Exercise instructions:
Whatever appears in the listing, return all of it exactly.

(Beginning of Dataset extract)

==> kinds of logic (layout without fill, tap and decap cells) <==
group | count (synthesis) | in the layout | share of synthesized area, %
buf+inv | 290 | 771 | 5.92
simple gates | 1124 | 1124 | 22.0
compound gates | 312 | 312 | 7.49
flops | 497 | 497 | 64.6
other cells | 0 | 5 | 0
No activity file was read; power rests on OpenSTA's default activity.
`config.mk`:
```
export PLATFORM = sky130hd
export DESIGN_NAME = cwc_cache
export DESIGN_NICKNAME = d
export VERILOG_FILES = /design/src/rtl/cwc_pkg.sv /design/src/rtl/cwc_grp_dec.sv /design/src/rtl/cwc_subarray.sv /design/src/rtl/cwc_cache.sv
export SDC_FILE = /design/constraint.sdc
export NUM_CORES = 2
export LEC_CHECK = 0
export BUFFER_PORTS_ARGS = -buffer_cell sky130_fd_sc_hd__buf_2
export CAP_MARGIN = 20
export CORE_ASPECT_RATIO = 1.4
export CORE_MARGIN = 10
export CORE_UTILIZATION = 35
export CTS_BUF_LIST = sky130_fd_sc_hd__clkbuf_16
export DETAILED_ROUTE_END_ITERATION = 8
export PLACE_DENSITY_LB_ADDON = 0.2
export SLEW_MARGIN = 20
export SYNTH_ARGS = -nofsm -noshare
export SYNTH_HDL_FRONTEND = slang
export SYNTH_HIERARCHICAL = 1
export SYNTH_SLANG_ARGS = --single-unit
```
`constraint.sdc`:
```
create_clock -name clk -period 7.2 [get_ports clk]
set_clock_uncertainty 0.15 [all_clocks]
set_input_delay 0.36 -clock clk [delete_from_list [all_inputs] [get_ports clk]]
set_output_delay 0.36 -clock clk [all_outputs]
set_load 0.1 [all_outputs]
```
$ cat config.mk
export PLATFORM = sky130hd
export DESIGN_NAME = irq_latch_ctrl
export DESIGN_NICKNAME = d
export VERILOG_FILES = /design/src/rtl/irq_latch_pkg.sv /design/src/rtl/irq_axil_slave.sv /design/src/rtl/irq_line.sv /design/src/rtl/irq_regfile.sv /design/src/rtl/irq_latch_ctrl.sv
export SDC_FILE = /design/constraint.sdc
export NUM_CORES = 1
export LEC_CHECK = 0
export ABC_AREA = 1
export ABC_CLOCK_PERIOD_IN_PS = 1700
export BUFFER_PORTS_ARGS = -buffer_cell sky130_fd_sc_hd__buf_4
export CORE_MARGIN = 5
export CORE_UTILIZATION = 37
export DETAILED_ROUTE_END_ITERATION = 8
export PLACE_DENSITY_LB_ADDON = 0.15
export SYNTH_ARGS = -nofsm -noshare
export SYNTH_HDL_FRONTEND = slang
export SYNTH_SLANG_ARGS = --single-unit
$ cat constraint.sdc
create_clock -name clk -period 1.7 [get_ports clk]
set_input_delay 0.34 -clock clk [delete_from_list [all_inputs] [get_ports clk]]
set_output_delay 0.34 -clock clk [all_outputs]
set_load 0.1 [all_outputs]
$ cat src/rtl/irq_latch_pkg.sv
package irq_latch_pkg;
  // Word indices (byte offset >> 2) of the register map
  localparam int unsigned WORD_PENDING = 0;
  localparam int unsigned WORD_CLEAR   = 1;
  localparam int unsigned WORD_ENABLE  = 2;
  localparam int unsigned WORD_ACKED   = 3;

  typedef enum logic [1:0] {
    RESP_OKAY   = 2'b00,
    RESP_EXOKAY = 2'b01,
    RESP_SLVERR = 2'b10,
    RESP_DECERR = 2'b11
  } axil_resp_e;
endpackage

$ cat src/rtl/irq_axil_slave.sv
module irq_axil_slave
  import irq_latch_pkg::*;
#(
  parameter int NUM_LINES = 4,
  parameter int ADDR_W    = 5,
  parameter int DATA_W    = 32,
  localparam int WORD_W   = ADDR_W - 2,
  localparam int STRB_W   = DATA_W / 8
) (
  input  logic              clk,
  input  logic              rst_n,
  input  logic [ADDR_W-1:0] s_awaddr,
  input  logic              s_awvalid,
  output logic              s_awready,
  input  logic [DATA_W-1:0] s_wdata,
  input  logic [STRB_W-1:0] s_wstrb,
  input  logic              s_wvalid,
  output logic              s_wready,
  output logic [1:0]        s_bresp,
  output logic              s_bvalid,
  input  logic              s_bready,
  input  logic [ADDR_W-1:0] s_araddr,
  input  logic              s_arvalid,
  output logic              s_arready,
  output logic [DATA_W-1:0] s_rdata,
  output logic [1:0]        s_rresp,
  output logic              s_rvalid,
  input  logic              s_rready,
  output logic              wr_fire,
  output logic [WORD_W-1:0] wr_word,
  output logic [NUM_LINES-1:0] wr_bits,
  output logic              wr_lane0,
  output logic [WORD_W-1:0] rd_word,
  input  logic [DATA_W-1:0] rd_value
);
  logic bvalid_q, rvalid_q;
  logic [DATA_W-1:0] rdata_q;
  logic aw_go, ar_go;
  logic unused_bits;

  assign unused_bits = ^{s_awaddr[1:0], s_araddr[1:0], s_wdata[DATA_W-1:NUM_LINES], s_wstrb[STRB_W-1:1]};

  // Write channel: address and data are taken together, one response at a time
  assign aw_go     = s_awvalid && s_wvalid && !bvalid_q;
  assign s_awready = aw_go;
  assign s_wready  = aw_go;
  assign wr_fire   = aw_go;
  assign wr_word   = s_awaddr[ADDR_W-1:2];
  assign wr_bits   = s_wdata[NUM_LINES-1:0];
  assign wr_lane0  = s_wstrb[0];

  always_ff @(posedge clk) begin
    if (!rst_n)        bvalid_q <= 1'b0;
    else if (aw_go)    bvalid_q <= 1'b1;
    else if (s_bready) bvalid_q <= 1'b0;
  end

  assign s_bvalid = bvalid_q;
  assign s_bresp  = RESP_OKAY;

  // Read channel: one outstanding read, data captured at the address handshake
  assign ar_go     = s_arvalid && !rvalid_q;
  assign s_arready = !rvalid_q;
  assign rd_word   = s_araddr[ADDR_W-1:2];

  always_ff @(posedge clk) begin
    if (!rst_n) begin
      rvalid_q <= 1'b0;
      rdata_q  <= '0;
    end else if (ar_go) begin
      rvalid_q <= 1'b1;
      rdata_q  <= rd_value;
    end else if (s_rready) begin
      rvalid_q <= 1'b0;
    end
  end

  assign s_rvalid = rvalid_q;
  assign s_rdata  = rdata_q;
  assign s_rresp  = RESP_OKAY;


  bresp_hold_chk: assert property (@(posedge clk) disable iff (!rst_n)
    s_bvalid && !s_bready |=> s_bvalid && $stable(s_bresp));

  aw_block_chk: assert property (@(posedge clk) disable iff (!rst_n)
    s_bvalid |-> !s_awready && !s_wready);

  rdata_hold_chk: assert property (@(posedge clk) disable iff (!rst_n)
    s_rvalid && !s_rready |=> s_rvalid && $stable(s_rdata));

  ar_block_chk: assert property (@(posedge clk) disable iff (!rst_n)
    s_rvalid |-> !s_arready);
endmodule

(End of Dataset extract)

Answer below:
==> kinds of logic (layout without fill, tap and decap cells) <==
group | count (synthesis) | in the layout | share of synthesized area, %
buf+inv | 290 | 771 | 5.92
simple gates | 1124 | 1124 | 22.0
compound gates | 312 | 312 | 7.49
flops | 497 | 497 | 64.6
other cells | 0 | 5 | 0
No activity file was read; power rests on OpenSTA's default activity.
`config.mk`:
```
export PLATFORM = sky130hd
export DESIGN_NAME = cwc_cache
export DESIGN_NICKNAME = d
export VERILOG_FILES = /design/src/rtl/cwc_pkg.sv /design/src/rtl/cwc_grp_dec.sv /design/src/rtl/cwc_subarray.sv /design/src/rtl/cwc_cache.sv
export SDC_FILE = /design/constraint.sdc
export NUM_CORES = 2
export LEC_CHECK = 0
export BUFFER_PORTS_ARGS = -buffer_cell sky130_fd_sc_hd__buf_2
export CAP_MARGIN = 20
export CORE_ASPECT_RATIO = 1.4
export CORE_MARGIN = 10
export CORE_UTILIZATION = 35
export CTS_BUF_LIST = sky130_fd_sc_hd__clkbuf_16
export DETAILED_ROUTE_END_ITERATION = 8
export PLACE_DENSITY_LB_ADDON = 0.2
export SLEW_MARGIN = 20
export SYNTH_ARGS = -nofsm -noshare
export SYNTH_HDL_FRONTEND = slang
export SYNTH_HIERARCHICAL = 1
export SYNTH_SLANG_ARGS = --single-unit
```
`constraint.sdc`:
```
create_clock -name clk -period 7.2 [get_ports clk]
set_clock_uncertainty 0.15 [all_clocks]
set_input_delay 0.36 -clock clk [delete_from_list [all_inputs] [get_ports clk]]
set_output_delay 0.36 -clock clk [all_outputs]
set_load 0.1 [all_outputs]
```
$ cat config.mk
export PLATFORM = sky130hd
export DESIGN_NAME = irq_latch_ctrl
export DESIGN_NICKNAME = d
export VERILOG_FILES = /design/src/rtl/irq_latch_pkg.sv /design/src/rtl/irq_axil_slave.sv /design/src/rtl/irq_line.sv /design/src/rtl/irq_regfile.sv /design/src/rtl/irq_latch_ctrl.sv
export SDC_FILE = /design/constraint.sdc
export NUM_CORES = 1
export LEC_CHECK = 0
export ABC_AREA = 1
export ABC_CLOCK_PERIOD_IN_PS = 1700
export BUFFER_PORTS_ARGS = -buffer_cell sky130_fd_sc_hd__buf_4
export CORE_MARGIN = 5
export CORE_UTILIZATION = 37
export DETAILED_ROUTE_END_ITERATION = 8
export PLACE_DENSITY_LB_ADDON = 0.15
export SYNTH_ARGS = -nofsm -noshare
export SYNTH_HDL_FRONTEND = slang
export SYNTH_SLANG_ARGS = --single-unit
$ cat constraint.sdc
create_clock -name clk -period 1.7 [get_ports clk]
set_input_delay 0.34 -clock clk [delete_from_list [all_inputs] [get_ports clk]]
set_output_delay 0.34 -clock clk [all_outputs]
set_load 0.1 [all_outputs]
$ cat src/rtl/irq_latch_pkg.sv
package irq_latch_pkg;
  // Word indices (byte offset >> 2) of the register map
  localparam int unsigned WORD_PENDING = 0;
  localparam int unsigned WORD_CLEAR   = 1;
  localparam int unsigned WORD_ENABLE  = 2;
  localparam int unsigned WORD_ACKED   = 3;

  typedef enum logic [1:0] {
    RESP_OKAY   = 2'b00,
    RESP_EXOKAY = 2'b01,
    RESP_SLVERR = 2'b10,
    RESP_DECERR = 2'b11
  } axil_resp_e;
endpackage

$ cat src/rtl/irq_axil_slave.sv
module irq_axil_slave
  import irq_latch_pkg::*;
#(
  parameter int NUM_LINES = 4,
  parameter int ADDR_W    = 5,
  parameter int DATA_W    = 32,
  localparam int WORD_W   = ADDR_W - 2,
  localparam int STRB_W   = DATA_W / 8
) (
  input  logic              clk,
  input  logic              rst_n,
  input  logic [ADDR_W-1:0] s_awaddr,
  input  logic              s_awvalid,
  output logic              s_awready,
  input  logic [DATA_W-1:0] s_wdata,
  input  logic [STRB_W-1:0] s_wstrb,
  input  logic              s_wvalid,
  output logic              s_wready,
  output logic [1:0]        s_bresp,
  output logic              s_bvalid,
  input  logic              s_bready,
  input  logic [ADDR_W-1:0] s_araddr,
  input  logic              s_arvalid,
  output logic              s_arready,
  output logic [DATA_W-1:0] s_rdata,
  output logic [1:0]        s_rresp,
  output logic              s_rvalid,
  input  logic              s_rready,
  output logic              wr_fire,
  output logic [WORD_W-1:0] wr_word,
  output logic [NUM_LINES-1:0] wr_bits,
  output logic              wr_lane0,
  output logic [WORD_W-1:0] rd_word,
  input  logic [DATA_W-1:0] rd_value
);
  logic bvalid_q, rvalid_q;
  logic [DATA_W-1:0] rdata_q;
  logic aw_go, ar_go;
  logic unused_bits;

  assign unused_bits = ^{s_awaddr[1:0], s_araddr[1:0], s_wdata[DATA_W-1:NUM_LINES], s_wstrb[STRB_W-1:1]};

  // Write channel: address and data are taken together, one response at a time
  assign aw_go     = s_awvalid && s_wvalid && !bvalid_q;
  assign s_awready = aw_go;
  assign s_wready  = aw_go;
  assign wr_fire   = aw_go;
  assign wr_word   = s_awaddr[ADDR_W-1:2];
  assign wr_bits   = s_wdata[NUM_LINES-1:0];
  assign wr_lane0  = s_wstrb[0];

  always_ff @(posedge clk) begin
    if (!rst_n)        bvalid_q <= 1'b0;
    else if (aw_go)    bvalid_q <= 1'b1;
    else if (s_bready) bvalid_q <= 1'b0;
  end

  assign s_bvalid = bvalid_q;
  assign s_bresp  = RESP_OKAY;

  // Read channel: one outstanding read, data captured at the address handshake
  assign ar_go     = s_arvalid && !rvalid_q;
  assign s_arready = !rvalid_q;
  assign rd_word   = s_araddr[ADDR_W-1:2];

  always_ff @(posedge clk) begin
    if (!rst_n) begin
      rvalid_q <= 1'b0;
      rdata_q  <= '0;
    end else if (ar_go) begin
      rvalid_q <= 1'b1;
      rdata_q  <= rd_value;
    end else if (s_rready) begin
      rvalid_q <= 1'b0;
    end
  end

  assign s_rvalid = rvalid_q;
  assign s_rdata  = rdata_q;
  assign s_rresp  = RESP_OKAY;


  bresp_hold_chk: assert property (@(posedge clk) disable iff (!rst_n)
    s_bvalid && !s_bready |=> s_bvalid && $stable(s_bresp));

  aw_block_chk: assert property (@(posedge clk) disable iff (!rst_n)
    s_bvalid |-> !s_awready && !s_wready);

  rdata_hold_chk: assert property (@(posedge clk) disable iff (!rst_n)
    s_rvalid && !s_rready |=> s_rvalid && $stable(s_rdata));

  ar_block_chk: assert property (@(posedge clk) disable iff (!rst_n)
    s_rvalid |-> !s_arready);
endmodule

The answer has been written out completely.